One of the innovators' main scientific achievements is a method for applying protein solution to a matrix. Instead of the usual application technique by tiny, automatic arms, the project proposes the electric evaporation method. It enables scientists to manufacture thousands of microchips at once and save on both protein solution and production time (1 mcl of the solution is sprayed onto 100,000 points for 30 seconds). In addition these microchips are much smaller than existing ones, which would reduce the costs of producing and reading the chips by several times. For the time being, developers are focusing on biochips to detect infections of the urethra and genitals, as this market is huge. Given the value of biochips and biochip-related services, the outlay for production, market research, and advertising could be repaid in two years. In fact, the potential applications for biochips go far beyond medicine. The chips can be used in environmental studies to detect hazardous substances or in criminal investigations to find drugs, poisons, or explosives and for personal identification purposes. After the project presentation at the competition, the promotion fund decided to finance it as part of the Start Program, and AFK Sistema awarded it a special bonus.
No more radiation
The project Clean Technology for Generating Nuclear Power was the winner in The White Book's Best Project category. Scientists from two of Russia's leading research centers (United Institute of Nuclear Research in Dubna and MIFI) are involved in the project. High-level radioactive waste is the main drawback of modern nuclear power. Environmentally safe disposal and treatment of this waste involve huge costs. So, an ideal solution to this problem would be a nuclear fission reaction that does not produce any ecologically hazardous byproducts at all.

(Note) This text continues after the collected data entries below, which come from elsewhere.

## src/tga_pixel_stream_decoder_core_assert.svh

```systemverilog
// assertion macros shared by the tga pixel stream decoder modules
`ifndef TGA_PIXEL_STREAM_DECODER_CORE_ASSERT_SVH
`define TGA_PIXEL_STREAM_DECODER_CORE_ASSERT_SVH

// condition holds at every clock edge outside reset
`define TGA_ASSERT_ALWAYS(label, cond, msg) \
  label: assert property (@(posedge clk) disable iff (rst) (cond)) else $error(msg);

// consequent holds in the cycle after the antecedent
`define TGA_ASSERT_NEXT(label, ante, cons, msg) \
  label: assert property (@(posedge clk) disable iff (rst) (ante) |=> (cons)) else $error(msg);

`endif

```

## src/tga_psd_pkg.sv

```systemverilog
// types and constants of the tga pixel stream decoder
package tga_psd_pkg;

  localparam logic [2:0] CFG_IMAGE_WIDTH   = 3'd0;
  localparam logic [2:0] CFG_IMAGE_HEIGHT  = 3'd1;
  localparam logic [2:0] CFG_BYTES_PER_PIX = 3'd2;
  localparam logic [2:0] CFG_IMAGE_KIND    = 3'd3;
  localparam logic [2:0] CFG_ROWS_TOP      = 3'd4;
  localparam logic [2:0] CFG_COLS_RTL      = 3'd5;

  localparam logic [1:0] KIND_RAW = 2'd0;
  localparam logic [1:0] KIND_RLE = 2'd1;

  localparam logic [15:0] MIN_WIDTH  = 16'd4;
  localparam logic [2:0]  MAX_DEPTH  = 3'd4;
  localparam int unsigned RUN_FLAG_BIT = 7;
  localparam logic [6:0]  COUNT_MASK = 7'h7f;

  typedef enum logic [1:0] {
    ST_IDLE,
    ST_LOAD,
    ST_EMIT
  } state_t;

  typedef enum logic {
    PH_HEADER,
    PH_PIXELS
  } phase_t;

  typedef struct packed {
    logic take_byte;
    logic load_total;
    logic emit;
  } cmd_t;

  typedef struct packed {
    logic cfg_hit;
    logic pixel_done;
    logic span_last;
  } status_t;

endpackage

```

## src/tga_psd_datapath.sv

```systemverilog
// registers, byte decode and span arithmetic of the tga decoder
module tga_psd_datapath (
  input  logic                clk,
  input  logic                rst,
  input  logic                cfg_we,
  input  logic [2:0]          cfg_index,
  input  logic [15:0]         cfg_data,
  input  logic [7:0]          data_byte,
  input  tga_psd_pkg::cmd_t   cmd,
  output tga_psd_pkg::status_t status,
  output logic [31:0]         pixel_color,
  output logic [15:0]         dest_row,
  output logic [15:0]         first_column,
  output logic [7:0]          span_length,
  output logic                moves_left,
  output logic                last_of_item,
  output logic                image_complete
);

  `include "tga_pixel_stream_decoder_core_assert.svh"

  // configuration
  logic [15:0] width_reg;
  logic [15:0] height_reg;
  logic [2:0]  depth_reg;
  logic [1:0]  kind_reg;
  logic        top_first;
  logic        right_to_left;

  // packet parsing
  tga_psd_pkg::phase_t phase;
  logic [1:0]  slot;
  logic [31:0] assembly;
  logic [7:0]  packet_left;
  logic        packet_run;

  // stream position
  logic [15:0] col;
  logic [15:0] row;
  logic [31:0] pixels_left;
  logic        done;

  // pending span source
  logic [31:0] color;
  logic [7:0]  run_left;

  logic [15:0] eff_width;
  logic [2:0]  eff_depth;
  logic        cfg_hit;
  logic        ignore_byte;
  logic        is_header;
  logic [31:0] asm_next;
  logic [2:0]  slot_inc;
  logic        pix_end;

  logic [15:0] avail;
  logic [7:0]  len_a;
  logic [7:0]  len;
  logic [16:0] col_sum;
  logic        wrap;
  logic [31:0] pixels_after;
  logic        done_after;
  logic [15:0] row_out;
  logic [15:0] col_out;

  always_comb begin
    eff_width = (width_reg < tga_psd_pkg::MIN_WIDTH) ? tga_psd_pkg::MIN_WIDTH : width_reg;
    if (depth_reg == 3'd0) begin
      eff_depth = 3'd1;
    end else if (depth_reg > tga_psd_pkg::MAX_DEPTH) begin
      eff_depth = tga_psd_pkg::MAX_DEPTH;
    end else begin
      eff_depth = depth_reg;
    end
    cfg_hit     = cfg_we && (cfg_index <= tga_psd_pkg::CFG_COLS_RTL);
    ignore_byte = done || kind_reg[1];
    is_header   = (kind_reg == tga_psd_pkg::KIND_RLE) && (phase == tga_psd_pkg::PH_HEADER);
    asm_next    = assembly | ({24'd0, data_byte} << {slot, 3'b000});
    slot_inc    = {1'b0, slot} + 3'd1;
    pix_end     = slot_inc >= eff_depth;

    // span clipped at row end and at image end
    avail        = eff_width - col;
    len_a        = ({8'd0, run_left} < avail) ? run_left : avail[7:0];
    len          = ({24'd0, len_a} > pixels_left) ? pixels_left[7:0] : len_a;
    col_sum      = {1'b0, col} + {9'd0, len};
    wrap         = col_sum >= {1'b0, eff_width};
    pixels_after = pixels_left - {24'd0, len};
    done_after   = pixels_after == 32'd0;
    row_out      = top_first ? row : height_reg - 16'd1 - row;
    col_out      = right_to_left ? eff_width - 16'd1 - col : col;

    status.cfg_hit    = cfg_hit;
    status.pixel_done = !ignore_byte && !is_header && pix_end;
    status.span_last  = (len == run_left) || done_after;
  end

  always_ff @(posedge clk) begin
    if (rst) begin
      width_reg     <= tga_psd_pkg::MIN_WIDTH;
      height_reg    <= 16'd1;
      depth_reg     <= 3'd3;
      kind_reg      <= tga_psd_pkg::KIND_RAW;
      top_first     <= 1'b0;
      right_to_left <= 1'b0;
      phase         <= tga_psd_pkg::PH_HEADER;
      slot          <= 2'd0;
      assembly      <= 32'd0;
      packet_left   <= 8'd0;
      packet_run    <= 1'b0;
      col           <= 16'd0;
      row           <= 16'd0;
      pixels_left   <= 32'd4;
      done          <= 1'b0;
      run_left      <= 8'd0;
    end else if (cfg_hit) begin
      case (cfg_index)
        tga_psd_pkg::CFG_IMAGE_WIDTH:   width_reg     <= cfg_data;
        tga_psd_pkg::CFG_IMAGE_HEIGHT:  height_reg    <= cfg_data;
        tga_psd_pkg::CFG_BYTES_PER_PIX: depth_reg     <= cfg_data[2:0];
        tga_psd_pkg::CFG_IMAGE_KIND:    kind_reg      <= cfg_data[1:0];
        tga_psd_pkg::CFG_ROWS_TOP:      top_first     <= cfg_data[0];
        tga_psd_pkg::CFG_COLS_RTL:      right_to_left <= cfg_data[0];
        default: ;
      endcase
      // restart; pixel total follows in the load cycle
      phase       <= tga_psd_pkg::PH_HEADER;
      slot        <= 2'd0;
      assembly    <= 32'd0;
      packet_left <= 8'd0;
      packet_run  <= 1'b0;
      col         <= 16'd0;
      row         <= 16'd0;
      run_left    <= 8'd0;
    end else if (cmd.load_total) begin
      pixels_left <= {16'd0, eff_width} * {16'd0, height_reg};
      done        <= height_reg == 16'd0;
    end else if (cmd.take_byte && !ignore_byte) begin
      if (is_header) begin
        packet_left <= {1'b0, data_byte[6:0] & tga_psd_pkg::COUNT_MASK} + 8'd1;
        packet_run  <= data_byte[tga_psd_pkg::RUN_FLAG_BIT];
        phase       <= tga_psd_pkg::PH_PIXELS;
        slot        <= 2'd0;
        assembly    <= 32'd0;
      end else if (pix_end) begin
        slot     <= 2'd0;
        assembly <= 32'd0;
        color    <= asm_next;
        if (kind_reg == tga_psd_pkg::KIND_RAW) begin
          run_left <= 8'd1;
        end else if (packet_run) begin
          run_left    <= packet_left;
          packet_left <= 8'd0;
          phase       <= tga_psd_pkg::PH_HEADER;
        end else begin
          run_left    <= 8'd1;
          packet_left <= packet_left - 8'd1;
          if (packet_left == 8'd1) begin
            phase <= tga_psd_pkg::PH_HEADER;
          end
        end
      end else begin
        slot     <= slot_inc[1:0];
        assembly <= asm_next;
      end
    end else if (cmd.emit) begin
      col         <= wrap ? 16'd0 : col_sum[15:0];
      row         <= wrap ? row + 16'd1 : row;
      pixels_left <= pixels_after;
      done        <= done_after;
      run_left    <= run_left - len;
    end
  end

  // output register of the span channel
  always_ff @(posedge clk) begin
    if (cmd.emit) begin
      pixel_color    <= color;
      dest_row       <= row_out;
      first_column   <= col_out;
      span_length    <= len;
      moves_left     <= right_to_left;
      last_of_item   <= status.span_last;
      image_complete <= done_after;
    end
  end

  `TGA_ASSERT_ALWAYS(a_span_len_nonzero, !cmd.emit || len != 8'd0,
    "span emitted with zero length")

endmodule

```

## src/tga_psd_ctrl.sv

```systemverilog
// control state machine of the tga decoder: byte intake, total load, span emission
module tga_psd_ctrl (
  input  logic                 clk,
  input  logic                 rst,
  input  logic                 data_valid,
  output logic                 data_stall,
  output logic                 span_valid,
  input  logic                 span_stall,
  input  tga_psd_pkg::status_t status,
  output tga_psd_pkg::cmd_t    cmd
);

  `include "tga_pixel_stream_decoder_core_assert.svh"

  tga_psd_pkg::state_t state;
  tga_psd_pkg::state_t state_next;
  logic                span_valid_next;
  logic                in_accept;

  always_ff @(posedge clk) begin
    if (rst) begin
      state      <= tga_psd_pkg::ST_IDLE;
      span_valid <= 1'b0;
    end else begin
      state      <= state_next;
      span_valid <= span_valid_next;
    end
  end

  always_comb begin
    state_next     = state;
    cmd            = '0;
    data_stall     = 1'b1;
    in_accept      = 1'b0;
    case (state)
      tga_psd_pkg::ST_IDLE: begin
        data_stall    = status.cfg_hit;
        in_accept     = data_valid && !status.cfg_hit;
        cmd.take_byte = in_accept;
        if (in_accept && status.pixel_done) begin
          state_next = tga_psd_pkg::ST_EMIT;
        end
      end
      tga_psd_pkg::ST_LOAD: begin
        cmd.load_total = 1'b1;
        state_next     = tga_psd_pkg::ST_IDLE;
      end
      tga_psd_pkg::ST_EMIT: begin
        // output register free or being taken this cycle
        cmd.emit = !span_valid || !span_stall;
        if (cmd.emit && status.span_last) begin
          state_next = tga_psd_pkg::ST_IDLE;
        end
      end
      default: begin
        state_next = tga_psd_pkg::ST_IDLE;
      end
    endcase
    if (status.cfg_hit) begin
      cmd.emit   = 1'b0;
      state_next = tga_psd_pkg::ST_LOAD;
    end
    span_valid_next = cmd.emit || (span_valid && span_stall);
  end

  `TGA_ASSERT_ALWAYS(a_accept_only_idle,
    !(data_valid && !data_stall) || state == tga_psd_pkg::ST_IDLE,
    "byte transaction accepted outside idle")
  `TGA_ASSERT_ALWAYS(a_no_overwrite,
    !(cmd.emit && span_valid && span_stall),
    "held span overwritten while stalled")
  `TGA_ASSERT_NEXT(a_last_span_idle,
    state == tga_psd_pkg::ST_EMIT && cmd.emit && status.span_last && !status.cfg_hit,
    state == tga_psd_pkg::ST_IDLE,
    "controller stayed in emit after last span")

endmodule

```

## src/tga_pixel_stream_decoder_core.sv

```systemverilog
// tga pixel stream decoder: top level joining controller and datapath
// a byte that completes no pixel is taken while the controller is idle; input is held off otherwise
// a byte that completes a pixel is followed by n spans (1..33), one span per cycle while the output is not stalled
// after its byte transaction the first span is computed in the emit state and then held in the output register
// a configuration write stalls input in its own cycle and in the load state, while the total is loaded
// synchronous reset restores register defaults (4x1, 3 bytes, raw) and restarts decoding
module tga_pixel_stream_decoder_core (
  input  logic        clk,
  input  logic        rst,
  input  logic        cfg_we,
  input  logic [2:0]  cfg_index,
  input  logic [15:0] cfg_data,
  input  logic        data_valid,
  output logic        data_stall,
  input  logic [7:0]  data_byte,
  output logic        span_valid,
  input  logic        span_stall,
  output logic [31:0] pixel_color,
  output logic [15:0] dest_row,
  output logic [15:0] first_column,
  output logic [7:0]  span_length,
  output logic        moves_left,
  output logic        last_of_item,
  output logic        image_complete
);

  tga_psd_pkg::cmd_t    cmd;
  tga_psd_pkg::status_t status;

  tga_psd_ctrl u_ctrl (
    .clk        (clk),
    .rst        (rst),
    .data_valid (data_valid),
    .data_stall (data_stall),
    .span_valid (span_valid),
    .span_stall (span_stall),
    .status     (status),
    .cmd        (cmd)
  );

  tga_psd_datapath u_datapath (
    .clk            (clk),
    .rst            (rst),
    .cfg_we         (cfg_we),
    .cfg_index      (cfg_index),
    .cfg_data       (cfg_data),
    .data_byte      (data_byte),
    .cmd            (cmd),
    .status         (status),
    .pixel_color    (pixel_color),
    .dest_row       (dest_row),
    .first_column   (first_column),
    .span_length    (span_length),
    .moves_left     (moves_left),
    .last_of_item   (last_of_item),
    .image_complete (image_complete)
  );

endmodule

```

## config.mk

```make
export PLATFORM = sky130hd
export DESIGN_NAME = tga_pixel_stream_decoder_core
export DESIGN_NICKNAME = d
export VERILOG_FILES = /design/src/tga_psd_pkg.sv /design/src/tga_psd_datapath.sv /design/src/tga_psd_ctrl.sv /design/src/tga_pixel_stream_decoder_core.sv
export VERILOG_INCLUDE_DIRS = /design/src /design/src/src
export SDC_FILE = /design/constraint.sdc
export NUM_CORES = 1
export LEC_CHECK = 0
export ABC_AREA = 1
export BUFFER_PORTS_ARGS = -buffer_cell sky130_fd_sc_hd__buf_2
export CAP_MARGIN = 10
export CORE_AREA = 5 5 195 197
export CTS_CLUSTER_DIAMETER = 50
export DETAILED_ROUTE_END_ITERATION = 7
export DIE_AREA = 0 0 200 202
export HOLD_SLACK_MARGIN = 0.02
export PLACE_DENSITY = 0.95
export SLEW_MARGIN = 20
export SYNTH_ARGS = -nofsm -noshare
export SYNTH_HDL_FRONTEND = slang
export SYNTH_SLANG_ARGS = --single-unit
```

## constraint.sdc

```tcl
create_clock -name clk -period 18.85 [get_ports clk]
set_clock_uncertainty 0.15 [all_clocks]
set_input_delay 2.8275 -clock clk [delete_from_list [all_inputs] [get_ports clk]]
set_output_delay 2.8275 -clock clk [all_outputs]
set_load 0.1 [all_outputs]
```

Word level (Yosys, flattened, before mapping). Index checks and enable logic that the tools add are counted. W data, S select, Z words.

Output and inout port bits: 77. Flip-flop bits (word level): 266.

Add/subtract/negate cells: 12. Multiply operators: 1. Reductions and logical operators: 46. Equality and inequality tests: 18. Mux-type cells: 42. Shifts and indexed selects: 1. Order comparisons: 7. Bitwise gates (word level): 7.

Operator list (count): $mux W32 (5); $mux W8 (12); $mux W16 (4); $sub A16 B16 Y16 (3); $gt A8 B32 Y1 (1); $logic_not A32 Y1 (1); $mul A16 B16 Y32 (1); $or A32 B32 Y32 (1); $shl A8 B5 Y32 (1); $sub A16 B1 Y16 const B (2); $sub A32 B8 Y32 (1); $reduce_and A2 Y1 (9); $add A16 B8 Y17 (1); $ge A17 B16 Y1 (1); $add A16 B1 Y16 const B (1); $logic_not A16 Y1 (1); $lt A16 B3 Y1 const B (1); $lt A8 B16 Y1 (1); $mux W1 (14); $reduce_and A4 Y1 (3); $logic_and A1 B1 Y1 (9); $reduce_and A3 Y1 (3); $add A7 B1 Y8 const B (1); $eq A8 B1 Y1 const B (1); other kinds (28) (56).

Logic depth before layout (Yosys ltp). Gate-level depths: netlist of the first run.

Depth after elaboration: 14. Depth in mapped cells: 63.

Hierarchy. Synthesis of the first run repeated with hierarchy kept, for this count alone.

Cell total of the unflattened synthesis: 3069. Area total of the unflattened synthesis: 23980.5 sq um.

By module, submodules not included: tga_psd_datapath (cells each 3045, times used 1, area each 23827.9 sq um); tga_psd_ctrl (cells each 24, times used 1, area each 152.6 sq um).

Worst setup path after synthesis of the first run. Ideal clock, no wire load.

Kind: register to register. Start: reg u_datapath.width_reg[3]. End: reg u_datapath.row[0]. Cell stages (with the launch flop): 60. Clock period less this slack: 8605 ps. Data arrival time: 8336 ps. Required time: 18582 ps. Slack: 10245 ps. Buffers on the path: 6. Path through: dfxtp_1 clkbuf_1 inv_1 nand3_1 nor2_1 nor2_1 clkinv_1 ha_1 buf_2 nand2_1 nand2_1 inv_1 nand2_1 nand2_1 nand2_1 xor2_1 inv_1 ha_1 [... 24 more ...] nor2_2 xor2_1 inv_1 ha_1 nand2_1 inv_1 a221oi_1 o221ai_1 nand2_1 a31o_2 nand2_1 a221oi_1 nand2_2 nand2_4 inv_6 buf_6 o21ai_1 a21oi_2.

Word-level cells in the longest chain between the ends: 10.

RTL lines: start: declaration (line tga_psd_datapath.sv:23) `logic [15:0] width_reg;`; start signal: assignment (line tga_psd_datapath.sv:100) `width_reg <= tga_psd_pkg::MIN_WIDTH;`; start signal: assignment (line tga_psd_datapath.sv:118) `tga_psd_pkg::CFG_IMAGE_WIDTH: width_reg <= cfg_data;`; $lt A16 B3 Y1 (line tga_psd_datapath.sv:67) `eff_width = (width_reg < tga_psd_pkg::MIN_WIDTH) ? tga_psd_pkg::MIN_WIDTH : width_reg;`; $mux W16 (*) (line tga_psd_datapath.sv:67); $sub A16 B16 Y16 (*) (line tga_psd_datapath.sv:83) `avail = eff_width - col;`; $lt A8 B16 Y1 (line tga_psd_datapath.sv:84) `len_a = ({8'd0, run_left} < avail) ? run_left : avail[7:0];`; $mux W8 (*) (line tga_psd_datapath.sv:84); $gt A8 B32 Y1 (line tga_psd_datapath.sv:85) `len = ({24'd0, len_a} > pixels_left) ? pixels_left[7:0] : len_a;`; $mux W8 (*) (line tga_psd_datapath.sv:85); via u_datapath.len[0] (line tga_psd_datapath.sv:58) `logic [7:0] len;`; $add A16 B8 Y17 (*) (line tga_psd_datapath.sv:86) `col_sum = {1'b0, col} + {9'd0, len};`; $ge A17 B16 Y1 (*) (line tga_psd_datapath.sv:87) `wrap = col_sum >= {1'b0, eff_width};`; $reduce_and A4 Y1 (no line) (*); end signal: assignment (line tga_psd_datapath.sv:168) `row <= wrap ? row + 16'd1 : row;`; end: declaration (line tga_psd_datapath.sv:39) `logic [15:0] row;`.

Mark *: on every way through the listed nets, which the timed path passes. The rest lies on a longest branch. A chain may end at the register's enable or synchronous reset.

Final worst setup path of the first run.
Start: reg u_datapath.width_reg[9]. End: reg u_datapath.col[5].

Word-level cells in the longest chain between the ends: 10.

RTL lines: $lt A16 B3 Y1 (line tga_psd_datapath.sv:67); $mux W16 (*) (line tga_psd_datapath.sv:67); $sub A16 B16 Y16 (line tga_psd_datapath.sv:83); $lt A8 B16 Y1 (line tga_psd_datapath.sv:84); $mux W8 (line tga_psd_datapath.sv:84); $gt A8 B32 Y1 (line tga_psd_datapath.sv:85); $mux W8 (line tga_psd_datapath.sv:85); $add A16 B8 Y17 (line tga_psd_datapath.sv:86); $ge A17 B16 Y1 (line tga_psd_datapath.sv:87); $mux W16 (*) (line tga_psd_datapath.sv:167) `col <= wrap ? 16'd0 : col_sum[15:0];`; end signal: assignment (line tga_psd_datapath.sv:167); end: declaration (line tga_psd_datapath.sv:38) `logic [15:0] col;`.

Mark *: on every way between the ends. The rest lies on a longest branch, timed or not.

==> results by group, run 1 <==
Timing
  • Final Hold Violating Endpoints: 0
  • Tcrit/Tclk final: 0.6092
  • F_max: approximately 87 MHz
  • Fin worst setup slack: around 7.4 ns
  • Slew Limit Fails: 0
  • Relative slew slack: 0.3254
  • # setup viols final: 0
  • Tmin final: around 11 ns
  • Setup TNS: 0 ns
  • Worst-Margin Slew: 1.009 ns
  • RSZ-0062 raised after global routing: false

Synthesis
  • Post-synth cell types: 62
  • Synth Cell Area: approximately 0.025 mm2
  • Syn_nets: ~3600
  • Yosys reg bits: between 200 and 300
  • Synth Instances: roughly 3200
  • Asr flop ratio synth: 0
  • Sequential share of the synthesized area: 0.2608
  • Ys flop type: dfxtp_1
  • Synth Warn #: 0
  • Top-area cell type share of the netlist area: 0.1616
  • Synth area leader: fa_1
  • Avg Cell Area, Syn: about 7.6 um2
  • Post-synth EDFFs: 107
  • Synth area leaders: fa_1 (16%), edfxtp_1 (13%), dfxtp_1 (13%)

CTS
  • H-tree levels: 1
  • CTS Root Cell: clkbuf_16
  • CTS resizes: 0
  • Clk slew on worst S/H paths: 0.07 ns
  • CTS tree: done
  • Skew-Pair Late Insertion Delay: roughly 0.6 ns
  • CTS sink count: ~270
  • Number of hold buffers added after cts: 0
  • Post-CTS Setup Bufs: 0
  • Clock Path Buffers: 3
  • Cts bufs inserted: 31

Global routing
  • First-pass GRT wire length: 114300 um
  • Grt ovf: 0
  • Vias in the first global route: ~22000
  • Largest net degree at the start of global routing: between 50 and 60
  • Total Routing Usage GR: 0.3530
  • Initial antenna violation count: 0

Critical path
  • Cell mode on critical path: nand2_1
  • CP max stage delay: 0.95 ns
  • Critical Setup Path Class: reg2reg
  • Highest-delay cell along the critical path: dfxtp_1
  • CP Max Fanout: 35
  • Critical Path End Type: register
  • CP required: approximately 19 ns
  • Worst Path Arrival: between 10 and 15 ns
  • Type of origin of the critical path: register

Worst hold path
  • Hold Path Class: reg2reg

Die
  • Vert. Die Dim: a little over 200 um
  • Die area: ~0.040 mm2
  • Core Region: ~0.036 mm2
  • # IOs: 109
  • # rows: 70
  • Starting Density: 0.6797
  • Die width: roughly 200 um

Placed design
  • HPWL after DPL: approximately 55000 um
  • Setup WS pre-CTS: about 8 ns
  • RePlAce Congestion: between 1 and 1.5
  • # port buffers: around 110

Detailed routing
  • DR iter-0 viols: ~2400
  • DRC: 0
  • Drt first pass iters: 7
  • Post-DRT Antenna Nets: 0
  • WL final: ~70000 um
  • Via Count: roughly 22000
  • DR vias/cell: between 6 and 7
  • Routed len/inst: ~19 um

Power
  • Power Density: approximately 68 mW/mm2
  • Leakage power: roughly 13 nW
  • Worst vdd ir: between 0.0001 and 0.00015 V

Run
  • Max Cap Viol: 0

Final layout
  • Filler instances: about 2600
  • Area occupied by multi-input gates: roughly 0.015 mm2
  • Leading cell type in the layout, fill and taps excluded: nand2_1
  • Fin nets: approximately 3700
  • Commonest cells after routing, fill and taps aside: nand2_1 (665), inv_1 (572), nor2_1 (225), a21oi_1 (216), fa_1 (198)
  • Register area: 0.006396 mm2
  • Share of cells above drive strength 1: 0.09960
  • Area Growth Syn to Fin: 7.514%
  • Ant diodes: 0

Run status
  • Status: complete, no violations
==> worst max-delay path: cells and delay by family, from the launching register on <==
kind / cells / cell delay (ns)
and+or+nand+nor: 25 / 4.03
AOI/OAI and AO/OA: 9 / 2.99
adders and majority gates: 5 / 1.71
DFF: 1 / 0.95
buffers and inverters: 5 / 0.88
xor gates and xnor gates: 2 / 0.59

Though the theory of creating reactions of this kind is still in its infancy, a substantial clarification of this process has occurred over the last decade. According to the project's authors, it could potentially become the foundation for further practical developments. Identification by the scientists of a limited number of ways of nuclear fission (modes) is the fundamental physical basis for today's research in this field. The most interesting thing is that some of these ways (dividing modes) are distinctive in that the nuclear debris after atoms split is remarkably safe and quickly turns into stable nuclei. The participants in this winning project, who laid the foundations for the original cluster-molecular model of nuclear fission, were the first to pay attention to this aspect of multimodal fission.
The key question for the next round of experiments is how to make sure that only safe modes "settle" in the reactor. Developing the technology and constructing a pilot plant where the new approach becomes a reality are still a long way off. According to the most optimistic estimates, this may happen at the earliest in 2010 but no one expects White Book projects to bring immediate return. Should scientists succeed, the total economic effect from the technology could easily amount to tens of billions of dollars.
Trillion cycles per second
Russian scientists at the St. Petersburg hi-tech company Tidex have mastered the terahertz electromagnetic spectrum (1 THz is equal to 1012 cycles per second) between SHF and the infrared range. It is the last electromagnetic spectrum untouched by man, which won the Tidex team the Expert Magazine Prize for Technological Fantasy. According to Grigory Kropotov, General Director of Tidex, until now the problem has been that all existing terahertz sources could not be readjusted and emitted waves in too narrow a range. Nikolai Zinoviev, the scientific supervisor of the project, has developed a layout where a narrow laser beam of terahertz radiation runs through a special crystal and fans out. Thanks to this technology and the absorption signal processing principles developed at Tidex, researchers can determine both an object's absorption capacity and the effective wave dispersion. As a result, this terahertz system possesses significantly greater data content, sensitivity, resolution, and operating speed than its analogues in other ranges of the electromagnetic spectrum. For instance, medical X-rays could be replaced with a harmless terahertz option. Security systems to detect radioactive substances, bacteria, and explosives are another possible application of these devices.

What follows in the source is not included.